By Dorothy Frances Ward
Kumasi, July 21. GNA-Tertiary healthcare institutions must strive to make conscious efforts to put in place effective governance mechanisms that actively tap the inputs of senior specialists and consultants.
This will help guide the formulation of operational policies and institutional strategies for the delivery of quality healthcare services to their clients.
Professor Otchere Addai-Mensah, Chief Executive of the Komfo Anokye Teaching Hospital (KATH) in Kumasi, who made the call, said it was important for teaching hospitals and other tertiary healthcare institutions to optimise the capabilities of their specialists to improve tertiary healthcare services.
Prof. Addai-Mensah was speaking at a maiden consultative forum organised by the hospital for its management members, Senior Specialists and Consultants.

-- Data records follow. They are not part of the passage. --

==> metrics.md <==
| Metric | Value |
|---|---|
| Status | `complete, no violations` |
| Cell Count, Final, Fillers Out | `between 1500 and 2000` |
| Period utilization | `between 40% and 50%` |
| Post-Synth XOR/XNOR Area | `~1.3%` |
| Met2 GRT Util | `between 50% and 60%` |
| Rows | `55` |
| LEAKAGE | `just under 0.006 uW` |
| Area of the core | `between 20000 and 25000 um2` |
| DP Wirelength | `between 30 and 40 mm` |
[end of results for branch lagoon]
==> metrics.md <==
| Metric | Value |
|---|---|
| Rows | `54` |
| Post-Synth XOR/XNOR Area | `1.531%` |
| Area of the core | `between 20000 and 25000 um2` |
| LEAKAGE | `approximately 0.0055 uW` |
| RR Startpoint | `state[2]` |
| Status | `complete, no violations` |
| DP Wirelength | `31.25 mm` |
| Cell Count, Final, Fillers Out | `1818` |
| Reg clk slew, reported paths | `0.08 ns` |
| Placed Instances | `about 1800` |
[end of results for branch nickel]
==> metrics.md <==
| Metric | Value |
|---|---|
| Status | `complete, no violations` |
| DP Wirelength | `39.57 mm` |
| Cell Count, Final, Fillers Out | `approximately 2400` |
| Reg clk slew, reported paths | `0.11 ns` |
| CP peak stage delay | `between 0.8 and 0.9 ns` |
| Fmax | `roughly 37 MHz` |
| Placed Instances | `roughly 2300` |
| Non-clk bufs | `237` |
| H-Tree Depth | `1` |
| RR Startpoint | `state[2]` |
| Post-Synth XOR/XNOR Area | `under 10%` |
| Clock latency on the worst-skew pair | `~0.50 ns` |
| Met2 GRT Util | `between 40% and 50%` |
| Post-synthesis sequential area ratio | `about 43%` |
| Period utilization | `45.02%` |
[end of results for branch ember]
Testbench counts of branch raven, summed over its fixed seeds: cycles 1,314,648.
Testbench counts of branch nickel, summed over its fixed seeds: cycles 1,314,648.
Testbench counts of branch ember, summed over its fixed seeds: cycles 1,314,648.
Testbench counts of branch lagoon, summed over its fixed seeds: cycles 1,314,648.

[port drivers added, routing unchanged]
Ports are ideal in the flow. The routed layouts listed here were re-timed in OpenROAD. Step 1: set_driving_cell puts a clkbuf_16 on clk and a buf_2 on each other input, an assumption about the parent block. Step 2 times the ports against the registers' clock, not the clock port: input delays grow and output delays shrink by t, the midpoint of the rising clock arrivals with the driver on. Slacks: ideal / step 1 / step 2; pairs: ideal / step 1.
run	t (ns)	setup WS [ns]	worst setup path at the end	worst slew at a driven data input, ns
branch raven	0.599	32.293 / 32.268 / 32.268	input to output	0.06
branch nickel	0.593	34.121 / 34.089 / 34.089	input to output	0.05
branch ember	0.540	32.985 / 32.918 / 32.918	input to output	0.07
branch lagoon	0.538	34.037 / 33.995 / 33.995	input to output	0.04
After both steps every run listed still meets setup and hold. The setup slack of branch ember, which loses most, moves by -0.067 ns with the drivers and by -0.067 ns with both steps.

It was on the theme “Driving a customer-centric healthcare delivery at KATH; The role of senior specialists and consultants”.

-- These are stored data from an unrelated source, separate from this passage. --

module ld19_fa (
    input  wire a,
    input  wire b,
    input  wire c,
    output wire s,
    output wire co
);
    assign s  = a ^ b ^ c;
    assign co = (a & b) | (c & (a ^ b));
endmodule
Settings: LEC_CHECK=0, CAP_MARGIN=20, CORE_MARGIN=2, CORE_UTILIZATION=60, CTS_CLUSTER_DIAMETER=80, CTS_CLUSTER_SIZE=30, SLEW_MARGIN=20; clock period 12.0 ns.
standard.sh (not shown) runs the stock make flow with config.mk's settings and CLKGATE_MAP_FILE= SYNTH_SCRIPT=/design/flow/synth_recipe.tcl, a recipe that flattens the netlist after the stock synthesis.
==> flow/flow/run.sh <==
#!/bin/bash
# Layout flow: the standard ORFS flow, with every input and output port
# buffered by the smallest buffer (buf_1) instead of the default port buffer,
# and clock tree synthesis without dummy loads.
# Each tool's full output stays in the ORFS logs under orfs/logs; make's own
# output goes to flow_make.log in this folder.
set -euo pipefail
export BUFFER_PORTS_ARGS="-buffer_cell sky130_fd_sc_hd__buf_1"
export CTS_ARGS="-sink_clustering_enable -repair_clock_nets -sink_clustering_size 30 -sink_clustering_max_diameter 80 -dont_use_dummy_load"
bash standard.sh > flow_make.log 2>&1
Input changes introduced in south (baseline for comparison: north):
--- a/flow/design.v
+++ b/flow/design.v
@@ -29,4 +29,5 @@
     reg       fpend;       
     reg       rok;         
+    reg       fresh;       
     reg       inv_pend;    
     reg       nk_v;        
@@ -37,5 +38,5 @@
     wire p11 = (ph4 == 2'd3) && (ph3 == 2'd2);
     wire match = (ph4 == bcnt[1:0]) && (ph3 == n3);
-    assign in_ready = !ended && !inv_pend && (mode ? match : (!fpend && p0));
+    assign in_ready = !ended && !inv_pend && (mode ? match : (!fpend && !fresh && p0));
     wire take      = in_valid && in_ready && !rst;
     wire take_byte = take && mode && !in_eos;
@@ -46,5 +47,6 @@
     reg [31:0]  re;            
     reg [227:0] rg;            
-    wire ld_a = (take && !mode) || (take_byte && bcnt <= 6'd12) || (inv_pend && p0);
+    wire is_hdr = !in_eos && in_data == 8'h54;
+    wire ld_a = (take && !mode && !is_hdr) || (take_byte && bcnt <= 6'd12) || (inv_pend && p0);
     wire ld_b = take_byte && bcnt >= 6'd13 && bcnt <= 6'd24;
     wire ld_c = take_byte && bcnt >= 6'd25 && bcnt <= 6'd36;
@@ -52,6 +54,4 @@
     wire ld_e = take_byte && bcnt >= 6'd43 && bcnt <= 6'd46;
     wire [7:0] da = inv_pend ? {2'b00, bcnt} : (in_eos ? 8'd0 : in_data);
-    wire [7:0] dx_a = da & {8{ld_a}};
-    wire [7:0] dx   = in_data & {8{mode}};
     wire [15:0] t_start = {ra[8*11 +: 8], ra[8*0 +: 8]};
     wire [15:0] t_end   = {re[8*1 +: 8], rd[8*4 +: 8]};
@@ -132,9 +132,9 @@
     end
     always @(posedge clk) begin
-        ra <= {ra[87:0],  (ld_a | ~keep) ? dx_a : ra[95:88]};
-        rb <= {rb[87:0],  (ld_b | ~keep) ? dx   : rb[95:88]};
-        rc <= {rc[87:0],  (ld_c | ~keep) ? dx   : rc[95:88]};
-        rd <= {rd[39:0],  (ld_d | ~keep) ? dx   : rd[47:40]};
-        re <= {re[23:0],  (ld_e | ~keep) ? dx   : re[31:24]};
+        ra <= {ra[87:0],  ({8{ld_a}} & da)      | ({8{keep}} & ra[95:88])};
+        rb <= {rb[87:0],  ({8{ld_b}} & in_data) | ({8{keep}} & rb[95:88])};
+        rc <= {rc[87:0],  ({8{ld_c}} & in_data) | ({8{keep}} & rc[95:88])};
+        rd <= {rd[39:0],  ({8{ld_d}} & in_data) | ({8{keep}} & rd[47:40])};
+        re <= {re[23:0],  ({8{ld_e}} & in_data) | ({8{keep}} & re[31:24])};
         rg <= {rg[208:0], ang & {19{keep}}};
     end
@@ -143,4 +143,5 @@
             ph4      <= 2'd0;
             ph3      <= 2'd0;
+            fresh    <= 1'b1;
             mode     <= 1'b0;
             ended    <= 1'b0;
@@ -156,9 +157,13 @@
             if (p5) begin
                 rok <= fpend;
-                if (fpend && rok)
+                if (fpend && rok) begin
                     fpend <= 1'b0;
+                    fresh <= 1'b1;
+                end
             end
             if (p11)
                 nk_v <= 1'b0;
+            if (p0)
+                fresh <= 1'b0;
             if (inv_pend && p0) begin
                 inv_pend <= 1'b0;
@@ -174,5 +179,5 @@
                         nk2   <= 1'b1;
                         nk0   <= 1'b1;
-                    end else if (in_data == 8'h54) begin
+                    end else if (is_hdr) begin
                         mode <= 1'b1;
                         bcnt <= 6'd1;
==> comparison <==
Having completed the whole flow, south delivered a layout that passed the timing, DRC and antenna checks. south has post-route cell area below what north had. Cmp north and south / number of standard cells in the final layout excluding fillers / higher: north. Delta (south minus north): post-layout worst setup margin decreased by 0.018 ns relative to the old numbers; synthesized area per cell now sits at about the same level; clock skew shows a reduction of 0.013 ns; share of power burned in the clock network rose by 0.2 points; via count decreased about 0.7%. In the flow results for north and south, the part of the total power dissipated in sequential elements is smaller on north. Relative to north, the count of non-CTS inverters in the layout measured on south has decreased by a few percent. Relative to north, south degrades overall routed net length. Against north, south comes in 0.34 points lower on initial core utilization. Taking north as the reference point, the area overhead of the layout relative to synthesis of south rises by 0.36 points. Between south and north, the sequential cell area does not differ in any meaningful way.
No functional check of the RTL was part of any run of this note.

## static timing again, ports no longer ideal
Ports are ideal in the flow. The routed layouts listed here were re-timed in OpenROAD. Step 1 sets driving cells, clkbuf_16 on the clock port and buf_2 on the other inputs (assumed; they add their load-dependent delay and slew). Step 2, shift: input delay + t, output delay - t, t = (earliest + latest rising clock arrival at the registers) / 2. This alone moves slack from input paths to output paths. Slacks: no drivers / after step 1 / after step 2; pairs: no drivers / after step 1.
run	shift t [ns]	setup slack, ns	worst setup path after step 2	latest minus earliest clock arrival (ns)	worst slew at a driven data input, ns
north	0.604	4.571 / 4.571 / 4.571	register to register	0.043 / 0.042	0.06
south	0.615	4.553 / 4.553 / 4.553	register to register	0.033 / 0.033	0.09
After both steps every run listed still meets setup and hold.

The forum was aimed at creating a platform to gain invaluable insights and expertise of senior specialists and consultants in the provision of tertiary healthcare, training and research.
Among the topics discussed were, Post Graduate Medical Education at KATH and creating an enabling environment towards a research-driven service delivery.

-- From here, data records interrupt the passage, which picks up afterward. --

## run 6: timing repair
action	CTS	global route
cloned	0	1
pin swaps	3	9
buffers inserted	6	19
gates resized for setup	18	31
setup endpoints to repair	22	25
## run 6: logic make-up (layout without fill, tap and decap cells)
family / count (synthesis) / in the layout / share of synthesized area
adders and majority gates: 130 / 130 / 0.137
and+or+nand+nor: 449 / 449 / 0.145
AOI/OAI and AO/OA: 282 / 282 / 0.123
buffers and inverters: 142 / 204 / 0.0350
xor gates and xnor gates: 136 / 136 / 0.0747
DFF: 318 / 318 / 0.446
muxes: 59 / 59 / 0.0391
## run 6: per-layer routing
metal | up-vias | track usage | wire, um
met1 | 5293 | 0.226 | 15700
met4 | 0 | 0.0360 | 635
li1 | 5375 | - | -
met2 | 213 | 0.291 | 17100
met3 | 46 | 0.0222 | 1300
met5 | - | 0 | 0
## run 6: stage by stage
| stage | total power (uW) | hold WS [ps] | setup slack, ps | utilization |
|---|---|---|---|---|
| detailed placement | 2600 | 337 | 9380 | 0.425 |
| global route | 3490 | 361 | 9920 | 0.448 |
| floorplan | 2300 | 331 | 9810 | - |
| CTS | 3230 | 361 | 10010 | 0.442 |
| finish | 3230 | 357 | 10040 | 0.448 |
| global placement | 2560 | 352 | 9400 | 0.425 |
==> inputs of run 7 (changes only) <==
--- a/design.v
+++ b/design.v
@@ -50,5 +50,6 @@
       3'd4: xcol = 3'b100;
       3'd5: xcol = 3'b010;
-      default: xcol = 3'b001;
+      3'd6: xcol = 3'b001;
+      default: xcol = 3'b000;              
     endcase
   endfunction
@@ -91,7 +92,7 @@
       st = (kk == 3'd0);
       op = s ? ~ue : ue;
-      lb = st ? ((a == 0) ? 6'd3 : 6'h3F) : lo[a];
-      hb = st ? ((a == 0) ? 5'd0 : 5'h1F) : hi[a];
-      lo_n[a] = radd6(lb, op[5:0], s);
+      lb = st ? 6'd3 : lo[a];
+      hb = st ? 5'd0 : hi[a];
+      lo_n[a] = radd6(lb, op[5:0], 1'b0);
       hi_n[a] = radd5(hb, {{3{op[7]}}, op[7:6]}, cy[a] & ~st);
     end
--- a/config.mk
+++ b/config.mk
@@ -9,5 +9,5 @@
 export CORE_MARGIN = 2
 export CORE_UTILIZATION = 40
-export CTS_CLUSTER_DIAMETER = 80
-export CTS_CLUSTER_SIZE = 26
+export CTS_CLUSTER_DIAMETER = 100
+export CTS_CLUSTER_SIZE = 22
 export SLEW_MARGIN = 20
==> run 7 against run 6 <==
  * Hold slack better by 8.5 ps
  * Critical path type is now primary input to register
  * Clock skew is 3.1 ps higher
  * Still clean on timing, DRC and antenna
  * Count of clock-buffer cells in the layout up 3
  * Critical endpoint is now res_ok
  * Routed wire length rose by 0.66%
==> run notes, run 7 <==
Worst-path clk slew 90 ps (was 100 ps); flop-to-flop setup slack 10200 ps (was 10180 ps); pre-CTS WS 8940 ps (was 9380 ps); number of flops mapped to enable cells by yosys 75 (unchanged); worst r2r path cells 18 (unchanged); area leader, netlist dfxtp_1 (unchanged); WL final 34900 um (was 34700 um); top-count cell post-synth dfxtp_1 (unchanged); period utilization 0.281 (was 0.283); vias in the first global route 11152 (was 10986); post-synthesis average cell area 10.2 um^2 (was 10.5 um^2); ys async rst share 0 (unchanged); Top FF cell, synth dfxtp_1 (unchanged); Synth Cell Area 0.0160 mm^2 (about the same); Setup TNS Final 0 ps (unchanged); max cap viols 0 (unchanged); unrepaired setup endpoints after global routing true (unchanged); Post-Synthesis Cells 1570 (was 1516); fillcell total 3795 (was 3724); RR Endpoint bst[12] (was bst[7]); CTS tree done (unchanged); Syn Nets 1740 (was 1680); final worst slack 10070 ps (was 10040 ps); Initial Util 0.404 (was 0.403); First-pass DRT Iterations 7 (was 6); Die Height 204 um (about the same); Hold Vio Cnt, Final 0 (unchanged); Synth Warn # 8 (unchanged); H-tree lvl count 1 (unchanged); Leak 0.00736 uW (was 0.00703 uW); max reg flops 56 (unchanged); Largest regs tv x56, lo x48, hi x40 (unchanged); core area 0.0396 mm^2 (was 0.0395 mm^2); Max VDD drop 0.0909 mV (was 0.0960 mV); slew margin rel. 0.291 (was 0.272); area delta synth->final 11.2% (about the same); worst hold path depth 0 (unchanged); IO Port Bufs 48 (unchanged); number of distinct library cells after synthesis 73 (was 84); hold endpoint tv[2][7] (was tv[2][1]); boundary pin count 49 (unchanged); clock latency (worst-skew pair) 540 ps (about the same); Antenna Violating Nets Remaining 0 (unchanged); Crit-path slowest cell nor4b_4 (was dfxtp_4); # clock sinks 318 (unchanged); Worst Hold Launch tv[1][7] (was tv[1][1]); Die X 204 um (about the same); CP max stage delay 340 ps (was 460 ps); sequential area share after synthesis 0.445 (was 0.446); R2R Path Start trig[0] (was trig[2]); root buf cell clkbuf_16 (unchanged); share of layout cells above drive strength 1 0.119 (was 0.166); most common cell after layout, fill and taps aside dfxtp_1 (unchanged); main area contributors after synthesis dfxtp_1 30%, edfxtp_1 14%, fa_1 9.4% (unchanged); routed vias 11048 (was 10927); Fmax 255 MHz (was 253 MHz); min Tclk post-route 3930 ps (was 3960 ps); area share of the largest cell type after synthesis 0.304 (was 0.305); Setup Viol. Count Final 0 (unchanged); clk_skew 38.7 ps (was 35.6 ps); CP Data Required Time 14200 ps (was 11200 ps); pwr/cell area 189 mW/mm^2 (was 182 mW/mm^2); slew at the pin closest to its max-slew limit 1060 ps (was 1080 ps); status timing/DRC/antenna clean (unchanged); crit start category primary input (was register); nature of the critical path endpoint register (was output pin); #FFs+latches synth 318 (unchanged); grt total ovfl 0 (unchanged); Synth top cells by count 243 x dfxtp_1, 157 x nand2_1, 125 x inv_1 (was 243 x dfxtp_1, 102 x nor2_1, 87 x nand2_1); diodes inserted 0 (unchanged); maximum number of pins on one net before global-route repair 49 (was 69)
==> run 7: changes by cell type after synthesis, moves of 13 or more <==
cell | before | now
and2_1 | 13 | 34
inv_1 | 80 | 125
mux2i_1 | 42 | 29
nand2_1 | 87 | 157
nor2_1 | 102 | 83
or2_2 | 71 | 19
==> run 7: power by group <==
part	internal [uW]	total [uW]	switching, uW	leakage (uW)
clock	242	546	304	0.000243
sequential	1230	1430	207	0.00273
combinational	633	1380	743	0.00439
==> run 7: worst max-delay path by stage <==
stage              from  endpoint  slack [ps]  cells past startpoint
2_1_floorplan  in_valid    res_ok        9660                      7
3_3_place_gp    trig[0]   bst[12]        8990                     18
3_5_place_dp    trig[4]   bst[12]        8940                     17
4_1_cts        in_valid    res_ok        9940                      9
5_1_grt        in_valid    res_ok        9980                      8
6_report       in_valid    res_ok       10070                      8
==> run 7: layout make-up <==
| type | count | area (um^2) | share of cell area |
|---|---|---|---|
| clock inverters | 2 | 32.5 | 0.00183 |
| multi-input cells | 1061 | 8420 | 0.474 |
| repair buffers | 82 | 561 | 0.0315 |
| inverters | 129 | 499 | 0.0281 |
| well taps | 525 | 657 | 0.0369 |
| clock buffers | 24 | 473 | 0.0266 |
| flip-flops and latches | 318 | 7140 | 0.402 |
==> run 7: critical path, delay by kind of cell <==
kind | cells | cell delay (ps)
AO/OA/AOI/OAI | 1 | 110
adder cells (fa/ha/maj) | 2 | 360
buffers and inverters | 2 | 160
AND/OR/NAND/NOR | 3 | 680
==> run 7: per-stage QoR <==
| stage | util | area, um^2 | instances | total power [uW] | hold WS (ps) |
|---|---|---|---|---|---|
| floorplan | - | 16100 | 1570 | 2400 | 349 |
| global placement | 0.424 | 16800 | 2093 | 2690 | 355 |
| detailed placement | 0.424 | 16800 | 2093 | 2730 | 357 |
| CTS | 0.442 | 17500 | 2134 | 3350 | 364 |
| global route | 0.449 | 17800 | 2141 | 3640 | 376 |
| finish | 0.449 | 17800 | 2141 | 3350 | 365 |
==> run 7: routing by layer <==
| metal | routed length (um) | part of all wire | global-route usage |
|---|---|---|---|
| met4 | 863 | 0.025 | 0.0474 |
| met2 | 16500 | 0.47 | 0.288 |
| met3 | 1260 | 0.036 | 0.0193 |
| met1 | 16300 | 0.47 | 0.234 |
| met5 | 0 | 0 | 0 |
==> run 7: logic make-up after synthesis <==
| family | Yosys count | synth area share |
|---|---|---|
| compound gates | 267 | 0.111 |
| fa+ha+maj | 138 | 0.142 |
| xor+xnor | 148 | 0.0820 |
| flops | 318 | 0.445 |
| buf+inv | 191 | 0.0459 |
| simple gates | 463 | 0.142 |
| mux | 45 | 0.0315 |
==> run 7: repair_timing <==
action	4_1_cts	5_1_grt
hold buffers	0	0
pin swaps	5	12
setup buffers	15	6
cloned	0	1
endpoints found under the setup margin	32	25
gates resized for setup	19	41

It was also part of the drive to bridge the gap between management and staff and acknowledge their indispensability and contributions to the realisation of the hospital’s mandate.
Additionally, it was to help actively seek their expert input and participation in improving patient care.
Prof, Addai-Mensah said regrettably, the hospital had failed to optimise the use of these rich human resources because of a lack of formal fora to engage and involve senior specialists and consultants to deliberate on how to run the affairs of the facility.
He added that the hospital was experiencing a new chapter in contemporary history that would subsequently enhance the operational resilience, through the generation of ideas, critical to the optimisation of its capacity to deliver high-quality but cost-effective sub-specialist care to patients.
The CEO stressed the need for the consultants and specialists to make amends for past omissions and rekindle their love and commitment to making KATH a better and preferred referral facility for thousands of clients.
“We owe it a duty to make the hospital far better and responsive to the needs of its clients for world-class critical services”, he stated.
The CEO assured the participants at the forum that every proposition, and decision that would be generated would be acted upon.